● Required work
Where the material below has a line containing "export HOLD_SLACK_MARGIN = 0.12", start repeating exactly, and keep going through the line containing "localparam int KEYS_W", with no other lines.

● Data to examine

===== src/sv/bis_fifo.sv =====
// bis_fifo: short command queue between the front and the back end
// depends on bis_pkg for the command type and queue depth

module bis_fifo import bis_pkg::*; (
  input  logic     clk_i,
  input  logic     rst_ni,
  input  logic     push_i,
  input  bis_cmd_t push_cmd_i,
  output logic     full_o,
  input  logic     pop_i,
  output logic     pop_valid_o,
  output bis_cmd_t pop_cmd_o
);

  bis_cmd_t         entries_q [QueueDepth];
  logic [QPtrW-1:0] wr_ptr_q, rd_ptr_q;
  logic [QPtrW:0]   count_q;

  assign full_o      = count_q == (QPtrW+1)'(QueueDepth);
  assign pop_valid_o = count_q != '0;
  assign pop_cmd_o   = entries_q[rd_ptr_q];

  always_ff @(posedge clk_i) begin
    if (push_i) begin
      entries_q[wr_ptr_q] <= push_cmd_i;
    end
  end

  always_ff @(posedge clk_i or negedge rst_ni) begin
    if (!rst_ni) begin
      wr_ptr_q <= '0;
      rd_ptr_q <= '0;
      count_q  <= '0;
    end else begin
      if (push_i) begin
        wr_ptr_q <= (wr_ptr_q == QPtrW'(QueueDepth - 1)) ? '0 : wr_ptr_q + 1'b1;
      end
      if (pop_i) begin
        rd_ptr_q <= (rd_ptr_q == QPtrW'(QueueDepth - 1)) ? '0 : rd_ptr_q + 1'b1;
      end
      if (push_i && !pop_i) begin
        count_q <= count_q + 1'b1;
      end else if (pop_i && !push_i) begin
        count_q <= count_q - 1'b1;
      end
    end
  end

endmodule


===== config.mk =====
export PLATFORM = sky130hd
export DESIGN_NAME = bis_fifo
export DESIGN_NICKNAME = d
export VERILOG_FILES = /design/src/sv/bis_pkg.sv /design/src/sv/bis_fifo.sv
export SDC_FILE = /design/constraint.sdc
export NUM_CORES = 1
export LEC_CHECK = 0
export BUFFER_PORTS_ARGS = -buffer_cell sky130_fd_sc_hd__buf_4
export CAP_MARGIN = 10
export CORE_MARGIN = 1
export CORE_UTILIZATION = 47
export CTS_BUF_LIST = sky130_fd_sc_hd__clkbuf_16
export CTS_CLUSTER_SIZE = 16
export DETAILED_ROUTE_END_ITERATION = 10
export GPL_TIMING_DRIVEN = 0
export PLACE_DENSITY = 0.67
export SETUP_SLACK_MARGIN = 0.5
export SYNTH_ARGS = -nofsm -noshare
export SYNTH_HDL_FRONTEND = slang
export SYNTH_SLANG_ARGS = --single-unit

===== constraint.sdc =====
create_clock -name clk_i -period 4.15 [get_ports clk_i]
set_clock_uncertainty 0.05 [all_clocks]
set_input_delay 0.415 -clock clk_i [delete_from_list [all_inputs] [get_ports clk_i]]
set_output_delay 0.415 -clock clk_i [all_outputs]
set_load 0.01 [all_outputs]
==
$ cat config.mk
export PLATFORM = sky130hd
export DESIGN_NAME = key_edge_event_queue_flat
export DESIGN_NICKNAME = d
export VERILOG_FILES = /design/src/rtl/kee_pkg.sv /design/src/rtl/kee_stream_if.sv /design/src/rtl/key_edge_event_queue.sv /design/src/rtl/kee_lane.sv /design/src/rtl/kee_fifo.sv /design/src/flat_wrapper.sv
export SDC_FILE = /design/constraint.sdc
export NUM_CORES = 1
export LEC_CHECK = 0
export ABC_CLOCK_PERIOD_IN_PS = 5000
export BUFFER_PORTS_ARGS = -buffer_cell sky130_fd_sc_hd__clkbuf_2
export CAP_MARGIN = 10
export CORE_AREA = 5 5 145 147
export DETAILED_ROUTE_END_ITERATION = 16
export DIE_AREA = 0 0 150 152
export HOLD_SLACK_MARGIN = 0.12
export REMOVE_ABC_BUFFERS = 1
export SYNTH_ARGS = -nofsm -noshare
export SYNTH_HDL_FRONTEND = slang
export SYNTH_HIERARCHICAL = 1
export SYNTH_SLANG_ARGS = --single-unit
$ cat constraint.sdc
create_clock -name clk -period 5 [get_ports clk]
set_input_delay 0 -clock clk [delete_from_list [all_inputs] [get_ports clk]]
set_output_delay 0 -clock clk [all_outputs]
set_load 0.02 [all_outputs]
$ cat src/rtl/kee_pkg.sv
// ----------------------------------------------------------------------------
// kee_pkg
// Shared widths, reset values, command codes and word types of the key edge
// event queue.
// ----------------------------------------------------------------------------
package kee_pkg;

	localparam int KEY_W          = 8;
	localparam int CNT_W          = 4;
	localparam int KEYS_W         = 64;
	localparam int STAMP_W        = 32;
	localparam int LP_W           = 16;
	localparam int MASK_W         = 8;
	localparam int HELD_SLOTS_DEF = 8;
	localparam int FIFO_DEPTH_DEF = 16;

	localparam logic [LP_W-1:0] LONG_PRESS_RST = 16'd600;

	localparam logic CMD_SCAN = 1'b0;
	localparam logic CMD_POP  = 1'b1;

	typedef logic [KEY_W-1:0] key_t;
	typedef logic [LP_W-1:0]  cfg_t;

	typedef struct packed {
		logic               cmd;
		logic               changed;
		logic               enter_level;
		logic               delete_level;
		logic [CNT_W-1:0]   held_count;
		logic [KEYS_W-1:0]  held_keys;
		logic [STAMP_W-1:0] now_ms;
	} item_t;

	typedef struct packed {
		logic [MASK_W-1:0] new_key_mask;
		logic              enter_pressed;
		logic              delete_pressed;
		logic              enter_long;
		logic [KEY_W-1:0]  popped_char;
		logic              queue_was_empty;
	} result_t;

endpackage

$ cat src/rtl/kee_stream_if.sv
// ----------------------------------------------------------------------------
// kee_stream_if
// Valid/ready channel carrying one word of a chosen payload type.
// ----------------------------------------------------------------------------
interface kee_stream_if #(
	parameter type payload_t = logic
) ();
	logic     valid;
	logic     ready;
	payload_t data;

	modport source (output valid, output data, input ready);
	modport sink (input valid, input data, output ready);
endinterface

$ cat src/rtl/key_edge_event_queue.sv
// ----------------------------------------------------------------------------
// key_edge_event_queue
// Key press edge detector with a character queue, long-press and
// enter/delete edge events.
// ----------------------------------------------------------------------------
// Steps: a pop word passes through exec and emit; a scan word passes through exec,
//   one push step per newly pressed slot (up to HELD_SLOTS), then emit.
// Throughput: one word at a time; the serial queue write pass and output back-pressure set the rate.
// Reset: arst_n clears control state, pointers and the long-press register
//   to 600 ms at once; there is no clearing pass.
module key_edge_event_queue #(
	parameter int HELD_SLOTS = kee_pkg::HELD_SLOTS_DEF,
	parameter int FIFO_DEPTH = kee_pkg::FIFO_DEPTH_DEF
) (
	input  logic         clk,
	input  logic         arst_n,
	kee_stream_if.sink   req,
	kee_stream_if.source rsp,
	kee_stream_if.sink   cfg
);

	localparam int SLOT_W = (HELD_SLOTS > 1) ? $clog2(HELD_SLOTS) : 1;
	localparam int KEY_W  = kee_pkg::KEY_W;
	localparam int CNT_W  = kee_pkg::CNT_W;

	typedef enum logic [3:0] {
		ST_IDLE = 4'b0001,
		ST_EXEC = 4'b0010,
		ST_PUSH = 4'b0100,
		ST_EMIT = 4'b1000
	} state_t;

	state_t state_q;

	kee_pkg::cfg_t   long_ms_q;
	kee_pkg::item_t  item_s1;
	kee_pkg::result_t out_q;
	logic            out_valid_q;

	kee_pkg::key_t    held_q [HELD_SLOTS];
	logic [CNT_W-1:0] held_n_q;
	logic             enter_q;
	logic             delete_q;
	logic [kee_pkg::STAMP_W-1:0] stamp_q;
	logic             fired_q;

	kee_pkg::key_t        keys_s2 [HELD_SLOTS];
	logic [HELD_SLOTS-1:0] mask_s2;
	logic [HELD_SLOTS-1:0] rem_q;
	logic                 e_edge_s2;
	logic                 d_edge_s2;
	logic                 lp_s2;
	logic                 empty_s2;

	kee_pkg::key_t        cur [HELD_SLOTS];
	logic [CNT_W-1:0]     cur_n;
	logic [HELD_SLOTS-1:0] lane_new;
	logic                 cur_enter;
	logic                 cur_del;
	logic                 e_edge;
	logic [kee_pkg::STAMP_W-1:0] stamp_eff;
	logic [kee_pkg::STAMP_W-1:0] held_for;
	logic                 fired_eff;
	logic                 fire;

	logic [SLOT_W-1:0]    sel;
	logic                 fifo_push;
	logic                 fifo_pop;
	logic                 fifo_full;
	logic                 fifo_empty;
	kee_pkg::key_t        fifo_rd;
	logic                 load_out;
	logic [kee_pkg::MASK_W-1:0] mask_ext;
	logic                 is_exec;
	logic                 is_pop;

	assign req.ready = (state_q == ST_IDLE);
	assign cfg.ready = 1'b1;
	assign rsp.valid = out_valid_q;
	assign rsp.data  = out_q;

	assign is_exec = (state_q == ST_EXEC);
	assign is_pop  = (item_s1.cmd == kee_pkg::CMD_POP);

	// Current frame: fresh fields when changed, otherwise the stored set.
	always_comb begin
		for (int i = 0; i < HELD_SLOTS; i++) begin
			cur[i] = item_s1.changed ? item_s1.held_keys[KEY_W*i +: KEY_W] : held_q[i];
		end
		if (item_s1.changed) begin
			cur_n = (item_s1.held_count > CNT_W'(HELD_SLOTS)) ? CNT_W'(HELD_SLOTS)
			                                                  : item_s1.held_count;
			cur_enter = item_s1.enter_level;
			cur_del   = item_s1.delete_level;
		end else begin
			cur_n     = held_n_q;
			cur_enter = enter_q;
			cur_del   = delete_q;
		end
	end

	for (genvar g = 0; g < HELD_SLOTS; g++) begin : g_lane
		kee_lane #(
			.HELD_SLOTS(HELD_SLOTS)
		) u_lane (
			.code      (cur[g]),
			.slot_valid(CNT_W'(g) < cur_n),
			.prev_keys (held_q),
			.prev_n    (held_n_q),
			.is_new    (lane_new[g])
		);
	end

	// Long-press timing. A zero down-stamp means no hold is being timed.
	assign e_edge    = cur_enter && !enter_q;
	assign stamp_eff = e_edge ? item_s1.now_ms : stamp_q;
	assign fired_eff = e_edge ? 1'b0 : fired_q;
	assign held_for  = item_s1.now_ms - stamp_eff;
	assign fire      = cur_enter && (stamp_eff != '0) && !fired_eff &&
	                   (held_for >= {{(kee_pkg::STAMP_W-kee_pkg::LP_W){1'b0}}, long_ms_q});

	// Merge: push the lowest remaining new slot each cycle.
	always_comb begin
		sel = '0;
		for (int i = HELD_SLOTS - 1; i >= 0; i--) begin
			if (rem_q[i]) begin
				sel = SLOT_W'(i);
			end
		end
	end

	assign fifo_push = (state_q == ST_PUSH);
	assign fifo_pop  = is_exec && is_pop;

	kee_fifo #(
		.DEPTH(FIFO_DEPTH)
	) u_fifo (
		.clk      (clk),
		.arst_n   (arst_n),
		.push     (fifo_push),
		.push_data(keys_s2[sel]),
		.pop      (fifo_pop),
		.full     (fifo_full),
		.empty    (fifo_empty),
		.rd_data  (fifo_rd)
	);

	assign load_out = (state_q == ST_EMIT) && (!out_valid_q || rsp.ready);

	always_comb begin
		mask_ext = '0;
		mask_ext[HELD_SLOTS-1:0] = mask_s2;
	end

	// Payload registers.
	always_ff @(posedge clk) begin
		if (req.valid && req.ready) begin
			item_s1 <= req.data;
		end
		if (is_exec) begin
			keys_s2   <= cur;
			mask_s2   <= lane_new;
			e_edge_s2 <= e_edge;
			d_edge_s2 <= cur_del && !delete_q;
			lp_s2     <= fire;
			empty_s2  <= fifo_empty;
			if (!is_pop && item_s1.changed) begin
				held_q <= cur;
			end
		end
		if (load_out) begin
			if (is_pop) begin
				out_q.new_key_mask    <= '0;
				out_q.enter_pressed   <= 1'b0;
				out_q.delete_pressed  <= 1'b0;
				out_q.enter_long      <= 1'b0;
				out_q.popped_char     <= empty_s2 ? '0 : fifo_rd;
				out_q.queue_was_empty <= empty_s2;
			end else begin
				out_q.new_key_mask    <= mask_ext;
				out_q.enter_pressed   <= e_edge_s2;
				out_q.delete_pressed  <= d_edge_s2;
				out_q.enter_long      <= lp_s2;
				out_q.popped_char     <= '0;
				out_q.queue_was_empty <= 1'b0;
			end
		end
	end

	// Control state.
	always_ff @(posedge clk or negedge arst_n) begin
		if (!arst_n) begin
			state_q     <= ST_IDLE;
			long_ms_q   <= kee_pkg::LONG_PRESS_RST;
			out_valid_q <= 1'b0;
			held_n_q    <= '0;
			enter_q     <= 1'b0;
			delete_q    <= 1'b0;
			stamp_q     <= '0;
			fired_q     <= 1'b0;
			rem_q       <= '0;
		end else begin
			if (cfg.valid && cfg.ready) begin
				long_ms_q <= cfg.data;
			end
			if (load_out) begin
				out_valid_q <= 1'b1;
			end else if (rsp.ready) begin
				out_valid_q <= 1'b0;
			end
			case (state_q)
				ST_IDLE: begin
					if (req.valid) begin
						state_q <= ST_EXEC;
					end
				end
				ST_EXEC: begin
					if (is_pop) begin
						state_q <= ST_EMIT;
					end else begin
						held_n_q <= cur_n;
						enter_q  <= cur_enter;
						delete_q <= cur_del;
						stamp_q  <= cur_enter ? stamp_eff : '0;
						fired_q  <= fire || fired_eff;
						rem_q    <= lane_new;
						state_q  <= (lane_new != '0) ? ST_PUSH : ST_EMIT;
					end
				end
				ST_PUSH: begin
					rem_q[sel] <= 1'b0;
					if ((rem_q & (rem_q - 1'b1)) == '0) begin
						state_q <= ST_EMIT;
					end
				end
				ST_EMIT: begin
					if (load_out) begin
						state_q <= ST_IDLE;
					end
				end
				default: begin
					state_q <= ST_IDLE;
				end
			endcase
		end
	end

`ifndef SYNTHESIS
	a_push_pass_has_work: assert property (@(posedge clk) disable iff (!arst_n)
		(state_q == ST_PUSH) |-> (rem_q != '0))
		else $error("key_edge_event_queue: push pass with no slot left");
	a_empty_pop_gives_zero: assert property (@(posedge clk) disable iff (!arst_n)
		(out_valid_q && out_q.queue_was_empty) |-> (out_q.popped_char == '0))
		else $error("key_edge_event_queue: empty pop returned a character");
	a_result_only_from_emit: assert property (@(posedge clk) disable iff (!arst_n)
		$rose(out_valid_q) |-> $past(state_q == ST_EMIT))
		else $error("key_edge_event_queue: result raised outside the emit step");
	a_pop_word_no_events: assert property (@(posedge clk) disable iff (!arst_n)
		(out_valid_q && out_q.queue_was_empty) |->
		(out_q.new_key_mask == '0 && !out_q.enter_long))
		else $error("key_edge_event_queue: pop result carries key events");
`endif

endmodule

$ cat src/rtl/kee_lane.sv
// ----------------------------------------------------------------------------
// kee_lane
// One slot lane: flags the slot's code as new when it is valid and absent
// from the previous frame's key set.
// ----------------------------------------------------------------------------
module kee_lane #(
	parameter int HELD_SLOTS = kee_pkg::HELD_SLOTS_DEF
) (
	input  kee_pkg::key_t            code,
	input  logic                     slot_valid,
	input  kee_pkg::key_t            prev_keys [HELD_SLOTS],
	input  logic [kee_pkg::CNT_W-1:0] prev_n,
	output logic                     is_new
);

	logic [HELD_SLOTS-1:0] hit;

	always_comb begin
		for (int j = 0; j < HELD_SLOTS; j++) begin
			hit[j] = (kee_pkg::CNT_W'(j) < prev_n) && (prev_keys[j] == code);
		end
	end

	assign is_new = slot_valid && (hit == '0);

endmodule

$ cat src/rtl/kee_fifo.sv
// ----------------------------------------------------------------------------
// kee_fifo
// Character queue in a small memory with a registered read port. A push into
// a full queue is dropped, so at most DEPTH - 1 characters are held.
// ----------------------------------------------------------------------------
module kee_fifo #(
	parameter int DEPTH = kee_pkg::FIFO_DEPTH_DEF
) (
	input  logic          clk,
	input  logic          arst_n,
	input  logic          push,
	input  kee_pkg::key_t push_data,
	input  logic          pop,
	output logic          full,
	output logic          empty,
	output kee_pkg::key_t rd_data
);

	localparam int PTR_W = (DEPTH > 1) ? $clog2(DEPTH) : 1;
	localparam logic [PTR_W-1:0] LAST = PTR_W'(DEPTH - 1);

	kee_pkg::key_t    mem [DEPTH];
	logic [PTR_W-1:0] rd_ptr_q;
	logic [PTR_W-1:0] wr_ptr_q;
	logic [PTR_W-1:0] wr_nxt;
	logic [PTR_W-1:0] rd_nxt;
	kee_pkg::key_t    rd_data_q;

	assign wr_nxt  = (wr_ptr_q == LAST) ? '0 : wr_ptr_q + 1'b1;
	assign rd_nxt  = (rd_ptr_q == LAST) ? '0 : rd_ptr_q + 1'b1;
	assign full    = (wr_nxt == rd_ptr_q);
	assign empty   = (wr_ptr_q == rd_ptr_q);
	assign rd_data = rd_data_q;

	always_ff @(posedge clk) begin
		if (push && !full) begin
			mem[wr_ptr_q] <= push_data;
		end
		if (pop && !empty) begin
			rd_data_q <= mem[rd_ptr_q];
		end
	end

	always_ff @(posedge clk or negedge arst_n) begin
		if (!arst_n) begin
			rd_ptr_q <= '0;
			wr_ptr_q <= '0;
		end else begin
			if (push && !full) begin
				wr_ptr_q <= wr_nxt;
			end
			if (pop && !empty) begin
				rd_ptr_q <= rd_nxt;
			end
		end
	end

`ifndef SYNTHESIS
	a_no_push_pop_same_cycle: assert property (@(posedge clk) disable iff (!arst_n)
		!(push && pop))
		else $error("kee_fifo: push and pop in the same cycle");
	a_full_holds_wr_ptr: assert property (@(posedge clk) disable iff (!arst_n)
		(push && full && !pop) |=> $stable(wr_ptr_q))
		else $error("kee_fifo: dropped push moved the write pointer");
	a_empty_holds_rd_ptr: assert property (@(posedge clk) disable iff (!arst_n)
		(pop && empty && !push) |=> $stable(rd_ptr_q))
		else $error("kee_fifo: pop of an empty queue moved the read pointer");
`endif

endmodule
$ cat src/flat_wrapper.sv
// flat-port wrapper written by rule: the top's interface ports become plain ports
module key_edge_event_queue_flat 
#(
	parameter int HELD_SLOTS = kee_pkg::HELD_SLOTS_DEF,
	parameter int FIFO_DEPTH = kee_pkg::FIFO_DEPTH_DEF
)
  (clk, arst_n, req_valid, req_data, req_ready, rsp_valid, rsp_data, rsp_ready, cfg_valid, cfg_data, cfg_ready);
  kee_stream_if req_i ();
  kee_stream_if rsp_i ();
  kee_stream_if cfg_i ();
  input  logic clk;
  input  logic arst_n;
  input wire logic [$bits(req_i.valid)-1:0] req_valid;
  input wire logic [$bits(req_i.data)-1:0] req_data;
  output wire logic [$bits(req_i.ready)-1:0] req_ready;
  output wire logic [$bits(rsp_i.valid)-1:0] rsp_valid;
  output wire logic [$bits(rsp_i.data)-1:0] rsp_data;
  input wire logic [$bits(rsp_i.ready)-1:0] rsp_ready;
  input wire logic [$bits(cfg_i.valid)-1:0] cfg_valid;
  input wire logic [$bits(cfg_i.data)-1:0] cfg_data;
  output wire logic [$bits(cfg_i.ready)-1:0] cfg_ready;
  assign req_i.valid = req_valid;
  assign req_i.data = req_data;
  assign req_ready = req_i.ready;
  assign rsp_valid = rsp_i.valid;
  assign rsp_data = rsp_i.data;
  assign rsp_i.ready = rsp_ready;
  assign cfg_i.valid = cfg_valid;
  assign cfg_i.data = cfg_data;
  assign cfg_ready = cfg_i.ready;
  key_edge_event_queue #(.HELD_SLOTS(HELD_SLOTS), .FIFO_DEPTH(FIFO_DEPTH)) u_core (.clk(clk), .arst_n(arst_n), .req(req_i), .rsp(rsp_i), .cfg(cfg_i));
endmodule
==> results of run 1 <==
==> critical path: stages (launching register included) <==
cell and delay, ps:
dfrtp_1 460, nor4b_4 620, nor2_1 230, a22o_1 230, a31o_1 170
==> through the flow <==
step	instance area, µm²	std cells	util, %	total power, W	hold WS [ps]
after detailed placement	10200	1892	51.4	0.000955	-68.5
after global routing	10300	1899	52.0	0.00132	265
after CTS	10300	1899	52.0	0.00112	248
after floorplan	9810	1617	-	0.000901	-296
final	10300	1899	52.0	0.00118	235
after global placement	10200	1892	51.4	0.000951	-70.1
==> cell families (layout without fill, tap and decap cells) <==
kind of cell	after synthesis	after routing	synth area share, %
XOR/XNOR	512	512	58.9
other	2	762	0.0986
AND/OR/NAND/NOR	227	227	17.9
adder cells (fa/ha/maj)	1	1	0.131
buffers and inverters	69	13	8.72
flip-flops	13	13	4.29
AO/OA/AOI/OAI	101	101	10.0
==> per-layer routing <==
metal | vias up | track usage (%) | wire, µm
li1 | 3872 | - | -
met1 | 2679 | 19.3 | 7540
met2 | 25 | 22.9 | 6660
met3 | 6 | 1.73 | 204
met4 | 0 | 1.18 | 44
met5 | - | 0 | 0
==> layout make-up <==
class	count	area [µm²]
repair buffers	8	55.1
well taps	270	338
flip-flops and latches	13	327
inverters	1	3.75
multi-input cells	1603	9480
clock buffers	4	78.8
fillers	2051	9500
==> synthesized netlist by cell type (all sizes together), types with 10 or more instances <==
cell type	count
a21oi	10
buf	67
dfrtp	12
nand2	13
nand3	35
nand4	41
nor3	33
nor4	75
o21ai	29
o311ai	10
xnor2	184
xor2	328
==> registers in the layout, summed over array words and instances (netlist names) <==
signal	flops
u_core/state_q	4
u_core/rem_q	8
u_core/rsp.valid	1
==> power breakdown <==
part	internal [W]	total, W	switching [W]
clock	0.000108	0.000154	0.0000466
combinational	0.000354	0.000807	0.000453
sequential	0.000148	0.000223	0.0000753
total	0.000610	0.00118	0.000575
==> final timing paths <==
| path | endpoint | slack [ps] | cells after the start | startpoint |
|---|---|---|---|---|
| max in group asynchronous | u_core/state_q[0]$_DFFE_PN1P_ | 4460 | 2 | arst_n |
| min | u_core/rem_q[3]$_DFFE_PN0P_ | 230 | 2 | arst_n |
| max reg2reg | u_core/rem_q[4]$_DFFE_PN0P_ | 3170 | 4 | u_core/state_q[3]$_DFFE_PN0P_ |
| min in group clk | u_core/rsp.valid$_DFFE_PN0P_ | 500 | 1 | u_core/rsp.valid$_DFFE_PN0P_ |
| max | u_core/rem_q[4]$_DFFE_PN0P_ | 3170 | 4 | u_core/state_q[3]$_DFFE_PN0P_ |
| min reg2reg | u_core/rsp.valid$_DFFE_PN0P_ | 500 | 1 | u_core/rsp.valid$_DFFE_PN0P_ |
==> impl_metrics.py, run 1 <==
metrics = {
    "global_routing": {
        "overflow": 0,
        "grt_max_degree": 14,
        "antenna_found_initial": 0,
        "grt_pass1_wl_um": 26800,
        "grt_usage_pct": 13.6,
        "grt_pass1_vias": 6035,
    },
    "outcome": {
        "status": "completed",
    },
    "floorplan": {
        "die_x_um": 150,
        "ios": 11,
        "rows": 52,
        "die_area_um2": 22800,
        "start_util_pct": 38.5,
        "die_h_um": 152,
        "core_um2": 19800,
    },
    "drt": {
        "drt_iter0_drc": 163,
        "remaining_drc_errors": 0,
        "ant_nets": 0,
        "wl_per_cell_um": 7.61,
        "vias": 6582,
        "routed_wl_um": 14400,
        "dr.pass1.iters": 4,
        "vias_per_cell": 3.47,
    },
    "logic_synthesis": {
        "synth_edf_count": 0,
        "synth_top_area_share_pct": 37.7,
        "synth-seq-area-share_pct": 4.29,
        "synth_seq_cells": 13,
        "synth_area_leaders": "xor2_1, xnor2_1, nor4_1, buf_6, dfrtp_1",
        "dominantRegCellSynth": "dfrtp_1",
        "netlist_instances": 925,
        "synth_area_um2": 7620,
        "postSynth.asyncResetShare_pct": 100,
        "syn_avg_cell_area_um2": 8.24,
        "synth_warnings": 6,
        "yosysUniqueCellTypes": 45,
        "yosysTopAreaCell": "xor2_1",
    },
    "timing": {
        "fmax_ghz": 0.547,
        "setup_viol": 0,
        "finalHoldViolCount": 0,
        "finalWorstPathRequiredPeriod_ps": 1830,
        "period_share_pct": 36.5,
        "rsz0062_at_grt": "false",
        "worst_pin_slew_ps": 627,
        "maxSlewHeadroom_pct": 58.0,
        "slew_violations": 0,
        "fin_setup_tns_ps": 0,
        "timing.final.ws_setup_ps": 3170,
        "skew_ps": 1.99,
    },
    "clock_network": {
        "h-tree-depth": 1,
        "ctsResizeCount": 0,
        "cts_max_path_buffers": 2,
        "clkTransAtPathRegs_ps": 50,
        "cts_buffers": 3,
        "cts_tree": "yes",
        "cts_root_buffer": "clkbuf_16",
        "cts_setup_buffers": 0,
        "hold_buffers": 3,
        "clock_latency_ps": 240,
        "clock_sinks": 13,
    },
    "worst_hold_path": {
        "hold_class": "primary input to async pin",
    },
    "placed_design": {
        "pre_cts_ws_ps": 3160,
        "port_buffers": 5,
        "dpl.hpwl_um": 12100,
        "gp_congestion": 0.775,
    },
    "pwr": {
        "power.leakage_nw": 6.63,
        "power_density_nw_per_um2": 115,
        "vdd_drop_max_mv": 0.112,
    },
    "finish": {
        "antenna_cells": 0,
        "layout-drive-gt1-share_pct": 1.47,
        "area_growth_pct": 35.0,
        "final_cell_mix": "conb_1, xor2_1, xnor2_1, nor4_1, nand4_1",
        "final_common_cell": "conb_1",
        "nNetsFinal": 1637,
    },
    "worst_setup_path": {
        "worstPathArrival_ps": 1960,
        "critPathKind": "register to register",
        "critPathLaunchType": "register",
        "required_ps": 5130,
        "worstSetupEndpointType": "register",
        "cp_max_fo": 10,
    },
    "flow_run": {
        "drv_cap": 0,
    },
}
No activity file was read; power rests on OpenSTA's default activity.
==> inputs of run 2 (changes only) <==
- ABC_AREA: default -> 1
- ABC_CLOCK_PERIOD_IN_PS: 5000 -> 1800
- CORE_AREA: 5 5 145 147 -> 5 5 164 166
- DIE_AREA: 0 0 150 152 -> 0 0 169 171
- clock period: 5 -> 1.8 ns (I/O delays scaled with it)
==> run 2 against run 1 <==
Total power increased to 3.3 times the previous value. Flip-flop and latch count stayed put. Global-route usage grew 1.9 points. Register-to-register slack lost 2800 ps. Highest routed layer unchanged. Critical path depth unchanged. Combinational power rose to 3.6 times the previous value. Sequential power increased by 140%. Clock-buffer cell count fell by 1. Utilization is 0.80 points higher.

● Response below
export HOLD_SLACK_MARGIN = 0.12
export REMOVE_ABC_BUFFERS = 1
export SYNTH_ARGS = -nofsm -noshare
export SYNTH_HDL_FRONTEND = slang
export SYNTH_HIERARCHICAL = 1
export SYNTH_SLANG_ARGS = --single-unit
$ cat constraint.sdc
create_clock -name clk -period 5 [get_ports clk]
set_input_delay 0 -clock clk [delete_from_list [all_inputs] [get_ports clk]]
set_output_delay 0 -clock clk [all_outputs]
set_load 0.02 [all_outputs]
$ cat src/rtl/kee_pkg.sv
// ----------------------------------------------------------------------------
// kee_pkg
// Shared widths, reset values, command codes and word types of the key edge
// event queue.
// ----------------------------------------------------------------------------
package kee_pkg;

	localparam int KEY_W          = 8;
	localparam int CNT_W          = 4;
	localparam int KEYS_W         = 64;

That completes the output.